TRM Labs reports over $2.1 billion stolen across 75 cryptocurrency incidents during first half of 2025.

Infrastructure attacks targeting private keys and seed phrases dominate theft methods while state-sponsored hackers increasingly use cryptocurrency crime for geopolitical objectives.

Bybit breach reshapes cryptocurrency theft landscape with $1.5 billion loss

The February 2025 Bybit hack was the largest crypto heist ever, with $1.5 billion stolen from the exchange in what TRM Labs attributes to North Korean state actors. The single breach accounted for nearly 70% of overall cryptocurrency losses for the first half of 2025 and changed the dynamics of theft.

The Bybit hack escalated the average hack size to almost $30 million, double the $15 million average recorded in H1 2024. Even as much as February was skewed in sheer numbers, January, April, May, and June each recorded over $100 million in total thefts, pointing towards ongoing and widespread threats to the cryptocurrency space.

Seed phrase leaks and front-end hacks fuel major crypto losses in 2025.Source: TRM Labs

The magnitude of the Bybit hack rendered H1 2025 a record-breaking season for cryptocurrency theft, recording higher volumes of theft than the former H1 record of 2022 by a margin of around 10% and matching total losses of 2024. The trend of theft in this direction is towards the risk concentration at larger centralized exchanges and towards their appeal to experienced threat actors.

TRM Labs noted: “This incident alone accounted for nearly 70% of total losses so far this year, pushing the average hack size to nearly USD 30 million, double the USD 15 million average in H1 2024.”
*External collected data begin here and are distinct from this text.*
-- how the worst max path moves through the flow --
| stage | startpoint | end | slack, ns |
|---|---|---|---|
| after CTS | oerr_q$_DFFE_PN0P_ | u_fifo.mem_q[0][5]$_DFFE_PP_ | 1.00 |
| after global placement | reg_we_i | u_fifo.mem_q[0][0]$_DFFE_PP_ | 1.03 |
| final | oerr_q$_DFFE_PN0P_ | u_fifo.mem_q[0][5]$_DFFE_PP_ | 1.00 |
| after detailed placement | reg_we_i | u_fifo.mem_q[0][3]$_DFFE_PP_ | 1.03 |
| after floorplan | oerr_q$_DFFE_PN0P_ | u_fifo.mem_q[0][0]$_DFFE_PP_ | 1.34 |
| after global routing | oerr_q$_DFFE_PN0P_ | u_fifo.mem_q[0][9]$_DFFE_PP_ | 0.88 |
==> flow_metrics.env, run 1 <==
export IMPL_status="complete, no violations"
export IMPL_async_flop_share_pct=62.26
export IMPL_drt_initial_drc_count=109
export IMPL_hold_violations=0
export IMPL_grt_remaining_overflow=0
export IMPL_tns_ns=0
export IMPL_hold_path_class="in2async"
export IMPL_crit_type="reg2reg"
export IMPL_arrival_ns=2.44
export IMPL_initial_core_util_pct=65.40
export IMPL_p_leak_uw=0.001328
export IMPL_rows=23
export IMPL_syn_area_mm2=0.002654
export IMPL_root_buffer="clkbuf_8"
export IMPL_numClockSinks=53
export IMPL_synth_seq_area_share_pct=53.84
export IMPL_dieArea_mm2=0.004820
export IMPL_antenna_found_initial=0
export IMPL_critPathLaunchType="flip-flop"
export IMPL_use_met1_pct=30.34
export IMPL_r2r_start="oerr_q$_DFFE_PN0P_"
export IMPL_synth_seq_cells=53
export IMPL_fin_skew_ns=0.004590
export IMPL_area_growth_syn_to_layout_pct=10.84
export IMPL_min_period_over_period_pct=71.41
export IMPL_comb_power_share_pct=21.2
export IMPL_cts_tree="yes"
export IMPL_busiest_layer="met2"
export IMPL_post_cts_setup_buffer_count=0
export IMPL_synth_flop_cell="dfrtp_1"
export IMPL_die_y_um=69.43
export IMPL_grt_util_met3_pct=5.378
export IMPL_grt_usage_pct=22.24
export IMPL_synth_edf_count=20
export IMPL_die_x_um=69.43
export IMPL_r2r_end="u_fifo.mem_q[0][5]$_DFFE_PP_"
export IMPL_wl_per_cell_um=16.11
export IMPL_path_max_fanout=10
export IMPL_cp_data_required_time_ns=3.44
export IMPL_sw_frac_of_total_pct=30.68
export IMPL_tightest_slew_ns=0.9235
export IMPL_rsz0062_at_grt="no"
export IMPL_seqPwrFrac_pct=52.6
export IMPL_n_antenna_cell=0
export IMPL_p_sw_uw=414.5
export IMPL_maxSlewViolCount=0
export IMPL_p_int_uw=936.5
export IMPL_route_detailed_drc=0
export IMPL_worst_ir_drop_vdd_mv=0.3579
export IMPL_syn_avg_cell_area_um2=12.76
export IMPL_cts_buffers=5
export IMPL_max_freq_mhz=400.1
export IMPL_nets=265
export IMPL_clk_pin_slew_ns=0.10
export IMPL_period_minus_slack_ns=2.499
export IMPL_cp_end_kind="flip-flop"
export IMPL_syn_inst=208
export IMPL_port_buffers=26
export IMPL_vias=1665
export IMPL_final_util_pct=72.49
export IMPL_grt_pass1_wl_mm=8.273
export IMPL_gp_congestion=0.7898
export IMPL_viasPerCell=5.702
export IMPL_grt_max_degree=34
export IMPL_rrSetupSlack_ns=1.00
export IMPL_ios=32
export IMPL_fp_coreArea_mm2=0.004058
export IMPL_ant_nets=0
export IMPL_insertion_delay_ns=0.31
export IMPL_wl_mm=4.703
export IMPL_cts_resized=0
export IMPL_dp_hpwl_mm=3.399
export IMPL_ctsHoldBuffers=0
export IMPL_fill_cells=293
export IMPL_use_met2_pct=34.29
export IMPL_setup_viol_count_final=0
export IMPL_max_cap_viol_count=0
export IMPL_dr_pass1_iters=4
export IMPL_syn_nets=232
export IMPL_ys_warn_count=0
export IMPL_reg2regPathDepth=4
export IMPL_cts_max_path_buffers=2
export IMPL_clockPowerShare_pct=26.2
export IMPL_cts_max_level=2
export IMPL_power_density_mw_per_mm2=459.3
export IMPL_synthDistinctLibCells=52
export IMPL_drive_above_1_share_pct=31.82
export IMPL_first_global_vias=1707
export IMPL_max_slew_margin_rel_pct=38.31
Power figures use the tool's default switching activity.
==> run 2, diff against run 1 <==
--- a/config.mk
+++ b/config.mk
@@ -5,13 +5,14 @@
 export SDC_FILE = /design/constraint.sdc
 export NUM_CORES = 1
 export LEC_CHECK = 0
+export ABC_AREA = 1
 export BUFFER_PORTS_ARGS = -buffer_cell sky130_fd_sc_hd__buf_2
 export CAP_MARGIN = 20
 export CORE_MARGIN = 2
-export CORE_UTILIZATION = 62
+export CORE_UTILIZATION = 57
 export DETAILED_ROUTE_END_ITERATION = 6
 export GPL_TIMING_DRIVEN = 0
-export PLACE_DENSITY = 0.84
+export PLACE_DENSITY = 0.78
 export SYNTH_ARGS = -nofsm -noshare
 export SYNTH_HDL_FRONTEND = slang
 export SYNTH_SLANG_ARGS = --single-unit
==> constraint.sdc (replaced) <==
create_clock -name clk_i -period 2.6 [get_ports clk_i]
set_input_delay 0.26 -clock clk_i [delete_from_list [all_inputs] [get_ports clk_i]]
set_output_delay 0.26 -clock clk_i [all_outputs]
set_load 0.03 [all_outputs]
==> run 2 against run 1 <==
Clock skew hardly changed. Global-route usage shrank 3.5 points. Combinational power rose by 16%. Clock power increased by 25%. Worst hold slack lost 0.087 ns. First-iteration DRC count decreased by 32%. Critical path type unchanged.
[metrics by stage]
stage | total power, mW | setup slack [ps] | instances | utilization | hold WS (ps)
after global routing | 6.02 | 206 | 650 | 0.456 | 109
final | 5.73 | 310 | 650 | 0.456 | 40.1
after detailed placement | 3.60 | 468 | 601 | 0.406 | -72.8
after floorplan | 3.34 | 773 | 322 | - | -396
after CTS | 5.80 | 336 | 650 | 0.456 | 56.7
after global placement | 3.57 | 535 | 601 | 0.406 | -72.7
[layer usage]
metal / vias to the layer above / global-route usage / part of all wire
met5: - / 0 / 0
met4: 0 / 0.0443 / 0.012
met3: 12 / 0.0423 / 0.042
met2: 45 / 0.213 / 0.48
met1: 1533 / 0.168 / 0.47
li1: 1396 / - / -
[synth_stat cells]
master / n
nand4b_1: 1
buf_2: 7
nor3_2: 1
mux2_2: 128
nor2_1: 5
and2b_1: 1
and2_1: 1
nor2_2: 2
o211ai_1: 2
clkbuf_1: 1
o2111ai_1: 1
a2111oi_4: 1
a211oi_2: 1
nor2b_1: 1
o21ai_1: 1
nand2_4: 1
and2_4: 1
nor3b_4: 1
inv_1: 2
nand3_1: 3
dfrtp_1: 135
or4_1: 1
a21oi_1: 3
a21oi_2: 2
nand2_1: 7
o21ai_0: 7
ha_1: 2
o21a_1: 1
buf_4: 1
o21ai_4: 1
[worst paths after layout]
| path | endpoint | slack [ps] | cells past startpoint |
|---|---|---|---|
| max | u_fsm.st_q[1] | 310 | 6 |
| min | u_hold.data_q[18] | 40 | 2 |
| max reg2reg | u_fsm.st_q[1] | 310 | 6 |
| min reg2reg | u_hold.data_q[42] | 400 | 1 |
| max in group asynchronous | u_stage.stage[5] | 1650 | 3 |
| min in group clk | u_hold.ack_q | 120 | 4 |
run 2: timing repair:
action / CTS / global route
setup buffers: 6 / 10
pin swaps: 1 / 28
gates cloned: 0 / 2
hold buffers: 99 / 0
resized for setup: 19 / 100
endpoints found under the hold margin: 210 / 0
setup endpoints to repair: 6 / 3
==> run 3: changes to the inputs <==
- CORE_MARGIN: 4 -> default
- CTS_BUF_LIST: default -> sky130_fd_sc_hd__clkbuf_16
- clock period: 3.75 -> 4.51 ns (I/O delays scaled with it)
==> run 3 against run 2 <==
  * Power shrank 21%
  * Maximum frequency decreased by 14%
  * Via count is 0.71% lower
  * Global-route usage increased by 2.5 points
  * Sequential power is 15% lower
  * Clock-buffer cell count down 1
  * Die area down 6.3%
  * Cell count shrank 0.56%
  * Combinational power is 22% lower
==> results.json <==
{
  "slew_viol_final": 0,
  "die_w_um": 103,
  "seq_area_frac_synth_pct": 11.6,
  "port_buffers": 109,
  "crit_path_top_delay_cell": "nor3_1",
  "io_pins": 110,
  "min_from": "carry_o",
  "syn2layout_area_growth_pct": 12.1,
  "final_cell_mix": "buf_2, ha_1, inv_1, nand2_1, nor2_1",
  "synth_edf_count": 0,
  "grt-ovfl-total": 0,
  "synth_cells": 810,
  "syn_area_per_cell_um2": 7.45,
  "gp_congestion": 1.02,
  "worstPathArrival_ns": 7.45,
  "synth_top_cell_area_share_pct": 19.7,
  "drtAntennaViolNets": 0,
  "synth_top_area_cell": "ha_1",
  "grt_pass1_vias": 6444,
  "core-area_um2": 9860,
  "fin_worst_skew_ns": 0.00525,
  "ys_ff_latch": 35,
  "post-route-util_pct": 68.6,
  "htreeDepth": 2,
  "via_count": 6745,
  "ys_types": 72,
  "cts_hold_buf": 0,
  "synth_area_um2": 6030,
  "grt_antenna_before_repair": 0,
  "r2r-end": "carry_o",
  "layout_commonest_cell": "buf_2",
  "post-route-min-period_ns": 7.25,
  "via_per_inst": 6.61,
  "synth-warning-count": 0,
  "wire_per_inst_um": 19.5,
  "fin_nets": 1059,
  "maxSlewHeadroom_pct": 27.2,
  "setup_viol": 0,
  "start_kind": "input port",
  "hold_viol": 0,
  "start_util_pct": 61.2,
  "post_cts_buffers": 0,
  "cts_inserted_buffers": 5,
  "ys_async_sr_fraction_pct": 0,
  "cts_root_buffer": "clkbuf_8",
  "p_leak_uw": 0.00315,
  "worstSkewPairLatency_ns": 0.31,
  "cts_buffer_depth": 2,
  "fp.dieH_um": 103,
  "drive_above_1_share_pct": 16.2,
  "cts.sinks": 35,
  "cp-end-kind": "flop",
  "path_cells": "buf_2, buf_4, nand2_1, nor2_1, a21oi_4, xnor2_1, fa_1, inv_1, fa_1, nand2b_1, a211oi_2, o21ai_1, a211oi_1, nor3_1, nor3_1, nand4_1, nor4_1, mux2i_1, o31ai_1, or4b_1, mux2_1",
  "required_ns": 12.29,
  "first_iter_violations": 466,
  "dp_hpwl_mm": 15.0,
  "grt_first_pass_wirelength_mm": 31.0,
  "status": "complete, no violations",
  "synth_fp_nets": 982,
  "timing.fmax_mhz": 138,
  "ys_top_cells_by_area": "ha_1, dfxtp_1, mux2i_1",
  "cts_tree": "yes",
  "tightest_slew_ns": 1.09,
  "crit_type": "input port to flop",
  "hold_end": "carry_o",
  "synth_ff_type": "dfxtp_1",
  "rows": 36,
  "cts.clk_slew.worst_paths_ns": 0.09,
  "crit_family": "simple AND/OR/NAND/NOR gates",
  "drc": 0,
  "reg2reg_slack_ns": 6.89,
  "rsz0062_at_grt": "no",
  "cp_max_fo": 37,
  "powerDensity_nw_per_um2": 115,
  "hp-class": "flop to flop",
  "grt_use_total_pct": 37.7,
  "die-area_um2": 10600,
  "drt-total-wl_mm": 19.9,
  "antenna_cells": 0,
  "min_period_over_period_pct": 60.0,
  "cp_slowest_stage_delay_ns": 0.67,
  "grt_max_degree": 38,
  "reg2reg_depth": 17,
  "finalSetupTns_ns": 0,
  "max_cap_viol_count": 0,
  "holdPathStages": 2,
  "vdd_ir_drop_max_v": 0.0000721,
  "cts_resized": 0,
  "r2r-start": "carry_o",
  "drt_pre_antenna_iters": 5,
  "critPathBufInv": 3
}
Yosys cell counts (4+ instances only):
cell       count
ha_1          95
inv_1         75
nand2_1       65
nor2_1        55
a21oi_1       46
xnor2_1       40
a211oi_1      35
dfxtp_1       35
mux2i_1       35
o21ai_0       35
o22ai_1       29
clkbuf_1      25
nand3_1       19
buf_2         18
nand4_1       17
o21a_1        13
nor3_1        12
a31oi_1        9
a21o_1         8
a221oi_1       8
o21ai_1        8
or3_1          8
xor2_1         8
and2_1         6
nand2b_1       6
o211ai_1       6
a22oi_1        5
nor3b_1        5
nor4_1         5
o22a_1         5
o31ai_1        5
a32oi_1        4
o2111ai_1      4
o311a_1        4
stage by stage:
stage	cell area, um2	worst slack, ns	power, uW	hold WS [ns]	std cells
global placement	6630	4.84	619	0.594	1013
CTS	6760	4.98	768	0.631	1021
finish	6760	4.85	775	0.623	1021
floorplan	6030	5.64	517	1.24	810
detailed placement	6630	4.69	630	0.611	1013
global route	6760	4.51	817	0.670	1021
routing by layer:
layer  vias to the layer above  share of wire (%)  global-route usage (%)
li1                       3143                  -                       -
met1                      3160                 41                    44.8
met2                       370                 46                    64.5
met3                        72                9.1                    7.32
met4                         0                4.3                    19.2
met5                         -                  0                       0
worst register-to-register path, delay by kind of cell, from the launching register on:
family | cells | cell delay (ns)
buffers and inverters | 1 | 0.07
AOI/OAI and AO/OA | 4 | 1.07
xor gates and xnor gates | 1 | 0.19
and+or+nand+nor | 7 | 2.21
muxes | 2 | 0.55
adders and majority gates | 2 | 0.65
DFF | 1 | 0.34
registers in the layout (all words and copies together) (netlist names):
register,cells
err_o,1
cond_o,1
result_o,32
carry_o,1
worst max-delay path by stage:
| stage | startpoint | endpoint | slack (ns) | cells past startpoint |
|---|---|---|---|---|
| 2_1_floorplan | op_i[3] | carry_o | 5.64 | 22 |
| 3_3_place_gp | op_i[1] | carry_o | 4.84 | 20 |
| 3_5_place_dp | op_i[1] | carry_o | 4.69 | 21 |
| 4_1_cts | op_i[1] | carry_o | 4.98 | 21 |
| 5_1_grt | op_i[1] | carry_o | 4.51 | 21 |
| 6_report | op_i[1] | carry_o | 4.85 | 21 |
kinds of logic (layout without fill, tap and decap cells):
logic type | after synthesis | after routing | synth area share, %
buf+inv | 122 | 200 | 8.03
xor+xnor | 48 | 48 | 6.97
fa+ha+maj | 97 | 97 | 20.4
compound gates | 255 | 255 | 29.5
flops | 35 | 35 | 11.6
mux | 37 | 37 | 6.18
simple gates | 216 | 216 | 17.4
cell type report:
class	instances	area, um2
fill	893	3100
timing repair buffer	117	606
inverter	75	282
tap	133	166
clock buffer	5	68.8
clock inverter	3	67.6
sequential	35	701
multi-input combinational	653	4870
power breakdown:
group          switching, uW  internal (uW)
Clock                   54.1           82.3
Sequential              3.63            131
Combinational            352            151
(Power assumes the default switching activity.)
[src/rtl/msreg_pkg.sv]
`timescale 1ns/1ps
package msreg_pkg;

    localparam int unsigned DEFAULT_W = 16;

    typedef enum logic [1:0] {
        PH_IDLE  = 2'd0,
        PH_TICK  = 2'd1,
        PH_TOCK  = 2'd2,
        PH_CLASH = 2'd3
    } phase_e;

    function automatic phase_e classify(input logic tk, input logic tc);
        phase_e p;
        unique case ({tc, tk})
            2'b01:   p = PH_TICK;
            2'b10:   p = PH_TOCK;
            2'b11:   p = PH_CLASH;
            default: p = PH_IDLE;
        endcase
        return p;
    endfunction

endpackage

[src/rtl/msreg_phase.sv]
`timescale 1ns/1ps
module msreg_phase
    import msreg_pkg::*;
(
    input  logic   clk,
    input  logic   rst,
    input  logic   tick,
    input  logic   tock,
    output phase_e phase,
    output logic   clash_err
);

    always_comb begin
        phase = classify(tick, tock);
    end

    always_ff @(posedge clk) begin
        if (rst) begin
            clash_err <= 1'b0;
        end else begin
            clash_err <= (phase == PH_CLASH);
        end
    end

    assert_clash_flag_R8: assert property (@(posedge clk) disable iff (rst)
        (tick && tock) |=> clash_err);
    assert_clash_clear_R8: assert property (@(posedge clk) disable iff (rst)
        !(tick && tock) |=> !clash_err);

endmodule

[src/rtl/msreg_master.sv]
`timescale 1ns/1ps
module msreg_master
    import msreg_pkg::*;
#(
    parameter int unsigned W = DEFAULT_W
) (
    input  logic         clk,
    input  logic         rst,
    input  phase_e       phase,
    input  logic         load,
    input  logic [W-1:0] din,
    output logic [W-1:0] held
);

    logic capture;

    always_comb begin
        capture = (phase == PH_TICK) && load;
    end

    always_ff @(posedge clk) begin
        if (rst) begin
            held <= '0;
        end else if (capture) begin
            held <= din;
        end
    end

    assert_capture_R2: assert property (@(posedge clk) disable iff (rst)
        (phase == PH_TICK && load) |=> held == $past(din));
    assert_noload_keep_R6: assert property (@(posedge clk) disable iff (rst)
        (phase == PH_TICK && !load) |=> $stable(held));
    assert_master_idle_R5: assert property (@(posedge clk) disable iff (rst)
        (phase == PH_IDLE || phase == PH_TOCK) |=> $stable(held));

endmodule

[src/rtl/msreg_slave.sv]
`timescale 1ns/1ps
module msreg_slave
    import msreg_pkg::*;
#(
    parameter int unsigned W = DEFAULT_W
) (
    input  logic         clk,
    input  logic         rst,
    input  phase_e       phase,
    input  logic [W-1:0] from_master,
    output logic [W-1:0] value
);

    always_ff @(posedge clk) begin
        if (rst) begin
            value <= '0;
        end else if (phase == PH_TOCK) begin
            value <= from_master;
        end
    end

    assert_tock_copy_R4: assert property (@(posedge clk) disable iff (rst)
        (phase == PH_TOCK) |=> value == $past(from_master));
    assert_tick_hold_R3: assert property (@(posedge clk) disable iff (rst)
        (phase == PH_TICK) |=> $stable(value));
    assert_slave_idle_R5: assert property (@(posedge clk) disable iff (rst)
        (phase == PH_IDLE) |=> $stable(value));

endmodule

[src/rtl/two_phase_reg.sv]
`timescale 1ns/1ps
module two_phase_reg
    import msreg_pkg::*;
#(
    parameter int unsigned W = DEFAULT_W
) (
    input  logic         clk,
    input  logic         rst,
    input  logic         tick,
    input  logic         tock,
    input  logic         load,
    input  logic [W-1:0] din,
    output logic [W-1:0] q,
    output logic [W-1:0] master_tap,
    output logic         clash_err
);

    phase_e         phase;
    logic [W-1:0]   mstr;
    logic [W-1:0]   slv;

    msreg_phase u_phase (
        .clk       (clk),
        .rst       (rst),
        .tick      (tick),
        .tock      (tock),
        .phase     (phase),
        .clash_err (clash_err)
    );

    msreg_master #(.W(W)) u_master (
        .clk   (clk),
        .rst   (rst),
        .phase (phase),
        .load  (load),
        .din   (din),
        .held  (mstr)
    );

    msreg_slave #(.W(W)) u_slave (
        .clk         (clk),
        .rst         (rst),
        .phase       (phase),
        .from_master (mstr),
        .value       (slv)
    );

    assign q          = slv;
    assign master_tap = mstr;

    assert_clash_hold_R8: assert property (@(posedge clk) disable iff (rst)
        (tick && tock) |=> ($stable(q) && $stable(master_tap)));
    assert_reset_zero_R1: assert property (@(posedge clk)
        rst |=> (q == '0 && master_tap == '0 && !clash_err));

endmodule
North Korean state actors dominate cryptocurrency theft operations

TRM Labs data identifies North Korea-linked actors as being behind $1.6 billion of the total of stolen assets in H1 2025 and accountable for approximately 70% of total crypto theft for the period. The all-time high figure, combined with the Bybit hack, indicates continued upward activity by the Democratic People’s Republic of Korea to utilize illicit cryptocurrency gains for strategic purposes.

North Korean actions extend from sanctions evasion to support nuclear weapons initiatives and become part of state policy as central components. The quantity of actions cements North Korea’s position as the most active state actor threat within the cryptocurrency space, using digital asset theft as an essential statecraft capability.

Other government actors are increasingly using cryptocurrency hacks for geopolitical ends. The reputed Israel-linked Gonjeshke Darande, or Predatory Sparrow, hacked Iran’s largest cryptocurrency exchange Nobitex on June 18, 2025, and stole more than $90 million in what seems politically motivated rather than financially.

The hackers transferred the stolen Nobitex funds into unspendable vanity addresses without corresponding private keys. This suggests symbolic or political motivations as opposed to economic ones.

Infrastructure attacks dominate theft methods

Infrastructure attacks account for over 80% of funds stolen in H1 2025 and are ten times larger on average than all other types of attacks on cryptocurrency infrastructure. Infrastructure attacks target the technical underpinnings of digital asset infrastructure with the goal of achieving unauthorized control, influencing users, or diverting assets through compromised foundational security elements.

Private key and seed phrase theft and front-end compromise are the main infrastructure attack vectors that take advantage of the intrinsic vulnerabilities in cryptocurrency security infrastructures. Social engineering and insider actors are normally behind these attacks, revealing vulnerabilities at the core of cryptographic security systems.

Protocol exploits were another 12% of total losses, showing continued exposures within decentralized finance smart contracts. They take advantage of exposures within blockchain protocol smart contracts or underlying logic to pilfer or take control of system behavior through techniques such as flash loan and re-entrancy exploits.